しかし最近の無線ゲーミングマウスには、レスポンスが極めて速くて安定したものもあります。
メリットとデメリットまとめ
有線マウスと無線マウスのどちらが良いのか確かめるべく、それぞれのメリットとデメリットについて解説してきました。この記事の内容をまとめつつ比較してみましょう。
無線マウスのまとめ
ケーブルから解放される
離れた場所でも使用できる
バッテリー充電や電池交換が必要
本体重量が重たくなりがち
接続が不安定になるリスクを抱えている
有線マウスのまとめ
動作の安定性に優れている(電波干渉のリスクが0)
バッテリー充電や電池交換が不要
ランニングコストが掛からない
ケーブルの存在が煩わしい
離れた場所で使用できない
どちらの接続方式が適しているかは人によって分かれるかと思います。
ゲーミングマウスについてはどのWebサイトよりも詳しく解説しているので、ゲームをプレイしている方や仕事用に高性能なマウスが欲しい方は参考にしてみてください。
FPSにおける無線マウス・有線マウスの選択について
次に、FPSをはじめとする競技性の高いゲームにおける有線マウス・無線マウスの選択について、いくつかの項に分けて考察していきます。
無線よりも有線のほうが選択肢が広い
現状のゲーミングマウス市場では、無線モデルよりも有線モデルのほうが製品数が多いです。そのため、有線ゲーミングマウスには「さまざまな条件から自分に合ったものを選択できる」というメリットがあります。
形状・大きさ・重量などが幅広いことはもちろん、表面のグリップ性能やクリック感など、実際のゲームプレイでのパフォーマンスに関わるような細かな部分も希望に沿ったものが見つかりやすくなっています。

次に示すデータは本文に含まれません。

From an optimization exercise on the open Yosys and OpenROAD flow, aimed at small area, a short achievable clock period and few clock cycles; shortcuts taken in it are not production practice.
Power and IR drop assume default switching activity.

==> module cv_unit, before the edit <==
module cv_unit (
    input  wire        clk,
    input  wire        rst,       
    input  wire        we,
    input  wire [2:0]  waddr,
    input  wire [63:0] wdata,
    input  wire [2:0]  raddr,
    output reg  [63:0] rdata,
    output wire        busy
);
    localparam A_CFG    = 3'd0;
    localparam A_POLY   = 3'd1;
    localparam A_INIT   = 3'd2;
    localparam A_VALUE  = 3'd3;
    localparam A_DATA   = 3'd4;
    localparam A_CMD    = 3'd5;
    localparam A_RESULT = 3'd6;
    reg  [5:0]  sh;                     
    wire [6:0]  width = 7'd64 - {1'b0, sh};
    reg         refin, refout, invert;
    reg  [63:0] poly, init, value;
    reg  [3:0]  nbytes;
    reg  [63:0] dbuf;
    reg  [3:0]  pend;
    reg  [31:1] q;
    reg         qbad;                   
    wire        qok = !qbad;
    wire [63:0] mask = {64{1'b1}} >> sh;
    reg  [63:0] vrev, prev;
    integer j;
    always @* begin
        for (j = 0; j < 64; j = j + 1) begin
            vrev[j] = value[63 - j];
            prev[j] = poly[63 - j];
        end
    end
    wire [63:0] vref = vrev >> sh;    
    wire [63:0] pref = prev >> sh;    
    reg  [31:0] qn;
    integer a, u, kk;
    always @* begin
        qn = 32'd1;
        for (kk = 1; kk < 32; kk = kk * 2)
            for (a = kk; a < 2 * kk; a = a + 1) begin
                qn[a] = pref[a - 1];
                for (u = 2; u <= a; u = u + 2)
                    qn[a] = qn[a] ^ (qn[u / 2] & ((u == a) ? 1'b1 : pref[a - u - 1]));
            end
    end
    wire        from_buf = (pend != 4'd0);
    wire [3:0]  cnt   = from_buf ? pend : nbytes;
    wire [2:0]  nch   = (cnt > 4'd4) ? 3'd4 : cnt[2:0];    
    wire [31:0] src   = from_buf ? dbuf[31:0] : wdata[31:0];
    reg  [31:0] s, t, tr;
    integer i, k;
    always @* begin
        for (i = 0; i < 32; i = i + 1)
            s[i] = vref[i] ^ (refin ? src[8*(i/8) + (i%8)] : src[8*(i/8) + 7 - (i%8)]);
        for (i = 0; i < 32; i = i + 1) begin
            t[i] = s[i];
            for (k = 0; k < i; k = k + 1)
                t[i] = t[i] ^ (q[i - k] & s[k]);
        end
        tr = 32'd0;
        case (nch)
            3'd1: for (k = 0; k < 8;  k = k + 1) tr[k] = t[7 - k];
            3'd2: for (k = 0; k < 16; k = k + 1) tr[k] = t[15 - k];
            3'd3: for (k = 0; k < 24; k = k + 1) tr[k] = t[23 - k];
            default: for (k = 0; k < 32; k = k + 1) tr[k] = t[31 - k];
        endcase
    end
    reg  [63:0] vsh, prod;
    integer b;
    always @* begin
        case (nch)
            3'd1:    vsh = value << 8;
            3'd2:    vsh = value << 16;
            3'd3:    vsh = value << 24;
            default: vsh = value << 32;
        endcase
        prod = 64'd0;
        for (b = 0; b < 32; b = b + 1)
            prod = prod ^ ({64{tr[b]}} & (poly << b));
    end
    wire [63:0] vnew = (vsh ^ prod) & mask;
    wire [63:0] result = (refout ? vref : (value & mask)) ^ (invert ? mask : 64'd0);
    always @(posedge clk) begin
        if (rst) begin
            sh     <= 6'd32;
            refin  <= 1'b0;
            refout <= 1'b0;
            invert <= 1'b0;
            poly   <= 64'd0;
            init   <= 64'd0;
            value  <= 64'd0;
            nbytes <= 4'd8;
            dbuf   <= 64'd0;
            pend   <= 4'd0;
            q      <= 31'd0;
            qbad   <= 1'b0;
        end else begin
            if (qbad) begin
                q    <= qn[31:1];
                qbad <= 1'b0;
            end
            if (pend != 4'd0) begin
                if (qok) begin
                    value       <= vnew;
                    dbuf[31:0]  <= dbuf[63:32];
                    pend        <= (pend > 4'd4) ? pend - 4'd4 : 4'd0;
                end
            end else if (we) begin
                case (waddr)
                    A_CFG: begin
                        invert <= wdata[13];
                        refout <= wdata[12];
                        refin  <= wdata[11];
                        if (wdata[6:0] >= 7'd8 && wdata[6:0] <= 7'd64)
                            sh <= 6'd0 - wdata[5:0];
                        qbad <= 1'b1;
                    end
                    A_POLY: begin
                        poly <= wdata;
                        qbad <= 1'b1;
                    end
                    A_INIT:  init  <= wdata;
                    A_VALUE: value <= wdata;
                    A_DATA: begin
                        if (qok) begin
                            value      <= vnew;
                            dbuf[31:0] <= wdata[63:32];
                            pend       <= (nbytes > 4'd4) ? nbytes - 4'd4 : 4'd0;
                        end else begin
                            dbuf <= wdata;
                            pend <= nbytes;
                        end
                    end
                    A_CMD: begin
                        if (wdata[31])
                            value <= init;
                        if (wdata[3:0] >= 4'd1 && wdata[3:0] <= 4'd8)
                            nbytes <= wdata[3:0];
                    end
                    default: ;
                endcase
            end
        end
    end
    assign busy = (pend != 4'd0);
    always @* begin
        case (raddr)
            A_CFG:    rdata = {32'd0, 1'b0, busy, 1'b0, 15'd0, invert, refout, refin, 4'd0, width};
            A_POLY:   rdata = poly;
            A_INIT:   rdata = init;
            A_VALUE:  rdata = value;
            A_CMD:    rdata = {60'd0, nbytes};
            A_RESULT: rdata = result;
            default:  rdata = 64'd0;
        endcase
    end
endmodule
Settings: LEC_CHECK=0, CAP_MARGIN=20, CORE_MARGIN=2, CORE_UTILIZATION=25, PLACE_DENSITY=0.4, SLEW_MARGIN=20; clock period 16.0 ns.
run.sh (not shown) runs the stock make flow with config.mk's settings and CLKGATE_MAP_FILE= SYNTH_SCRIPT=/design/flow/synth_recipe.tcl, a recipe that flattens the netlist after the stock synthesis.
==> next run, changes <==
--- a/flow/design.v
+++ b/flow/design.v
@@ -15,17 +15,19 @@
     localparam A_DATA   = 3'd4;
     localparam A_CMD    = 3'd5;
     localparam A_RESULT = 3'd6;
-    reg  [5:0]  sh;                     
-    wire [6:0]  width = 7'd64 - {1'b0, sh};
+    localparam Q_VALID = 2'd0;
+    localparam Q_LO    = 2'd1;
+    localparam Q_HI    = 2'd2;
+    reg  [6:0]  width;
     reg         refin, refout, invert;
     reg  [63:0] poly, init, value;
     reg  [3:0]  nbytes;
     reg  [63:0] dbuf;
     reg  [3:0]  pend;
     reg  [31:1] q;
-    reg         qbad;                   
-    wire        qok = !qbad;
-    wire [63:0] mask = {64{1'b1}} >> sh;
+    reg  [1:0]  qst;
+    wire        qok = (qst == Q_VALID);
+    wire [63:0] mask = {64{1'b1}} >> (7'd64 - width);
     reg  [63:0] vrev, prev;
     integer j;
     always @* begin
@@ -34,18 +36,19 @@
             prev[j] = poly[63 - j];
         end
     end
-    wire [63:0] vref = vrev >> sh;    
-    wire [63:0] pref = prev >> sh;    
-    reg  [31:0] qn;
-    integer a, u, kk;
+    wire [63:0] vref = vrev >> (7'd64 - width);    
+    wire [63:0] pref = prev >> (7'd64 - width);    
+    reg  [31:0] qa, qb;
+    integer a, m;
     always @* begin
-        qn = 32'd1;
-        for (kk = 1; kk < 32; kk = kk * 2)
-            for (a = kk; a < 2 * kk; a = a + 1) begin
-                qn[a] = pref[a - 1];
-                for (u = 2; u <= a; u = u + 2)
-                    qn[a] = qn[a] ^ (qn[u / 2] & ((u == a) ? 1'b1 : pref[a - u - 1]));
-            end
+        qa = 32'd1;
+        for (a = 1; a < 16; a = a + 1)
+            for (m = 1; m <= a; m = m + 1)
+                qa[a] = qa[a] ^ (pref[m - 1] & qa[a - m]);
+        qb = {16'd0, q[15:1], 1'b1};
+        for (a = 16; a < 32; a = a + 1)
+            for (m = 1; m <= a; m = m + 1)
+                qb[a] = qb[a] ^ (pref[m - 1] & qb[a - m]);
     end
     wire        from_buf = (pend != 4'd0);
     wire [3:0]  cnt   = from_buf ? pend : nbytes;
@@ -86,7 +89,7 @@
     wire [63:0] result = (refout ? vref : (value & mask)) ^ (invert ? mask : 64'd0);
     always @(posedge clk) begin
         if (rst) begin
-            sh     <= 6'd32;
+            width  <= 7'd32;
             refin  <= 1'b0;
             refout <= 1'b0;
             invert <= 1'b0;
@@ -97,11 +100,14 @@
             dbuf   <= 64'd0;
             pend   <= 4'd0;
             q      <= 31'd0;
-            qbad   <= 1'b0;
+            qst    <= Q_VALID;
         end else begin
-            if (qbad) begin
-                q    <= qn[31:1];
-                qbad <= 1'b0;
+            if (qst == Q_LO) begin
+                q[15:1] <= qa[15:1];
+                qst     <= Q_HI;
+            end else if (qst == Q_HI) begin
+                q[31:16] <= qb[31:16];
+                qst      <= Q_VALID;
             end
             if (pend != 4'd0) begin
                 if (qok) begin
@@ -116,12 +122,12 @@
                         refout <= wdata[12];
                         refin  <= wdata[11];
                         if (wdata[6:0] >= 7'd8 && wdata[6:0] <= 7'd64)
-                            sh <= 6'd0 - wdata[5:0];
-                        qbad <= 1'b1;
+                            width <= wdata[6:0];
+                        qst <= Q_LO;
                     end
                     A_POLY: begin
                         poly <= wdata;
-                        qbad <= 1'b1;
+                        qst  <= Q_LO;
                     end
                     A_INIT:  init  <= wdata;
                     A_VALUE: value <= wdata;
Utilization hardly moves.
Maximum frequency drops by 10%.
Clock skew stays flat.
Cell area hardly moves.
Hold slack gains 4.7 ps.
Sequential power increases by about 5%.
Combinational power grows by 46%.
Function was not checked in any run of this note: the RTL went through the layout flow alone.

## static timing again, ports no longer ideal
How much do the figures lean on ideal ports? The routed layouts below were timed once more, with nothing changed but the port constraints.
Step 1: set_driving_cell puts a clkbuf_16 on clk and a buf_2 on each other input, an assumption about the parent block.
Step 2 moves the port delays by t, midway between the first and last clock arrival at a register: inputs arrive t later, outputs are due t later. That takes back most of the time a late clock gives input paths.
a / b / c = ideal ports / drivers / drivers and shift; a / b = the first two.
run | shift t [ns] | slack for setup (ns) | clock arrival spread, ns | worst register clock-pin slew, ns | worst slew at a driven data input, ns
the first run | 0.770 | 4.812 / 4.712 / 4.220 | 0.045 / 0.045 | 0.07 / 0.07 | 0.05
the second run | 0.730 | 3.550 / 3.550 / 3.550 | 0.047 / 0.047 | 0.07 / 0.07 | 0.13
After both steps setup and hold are still met in every run listed. The setup slack of the first run, which loses most, moves by -0.100 ns with the drivers and by -0.592 ns with both steps.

一方で無線ゲーミングマウスでは、万人向けの形状や大きさを採用したものなど、多くのユーザーを対象にした製品が主となっています。現状はあまり融通が利かず、限られた選択肢の中からなるべく自分に合ったものを選ぶ、という形になりがち。
無線ゲーミングマウスの選択肢は今後広がっていくのか
遅延をなくしたり、本体重量を抑えたりと、各メーカーの開発技術は高まってきています。本当は無線ゲーミングマウスを使用したいと考えていても、形状・重たさなど選択肢の狭さがネックとなり有線ゲーミングマウスを使い続けているユーザーも多いのではないかと思います。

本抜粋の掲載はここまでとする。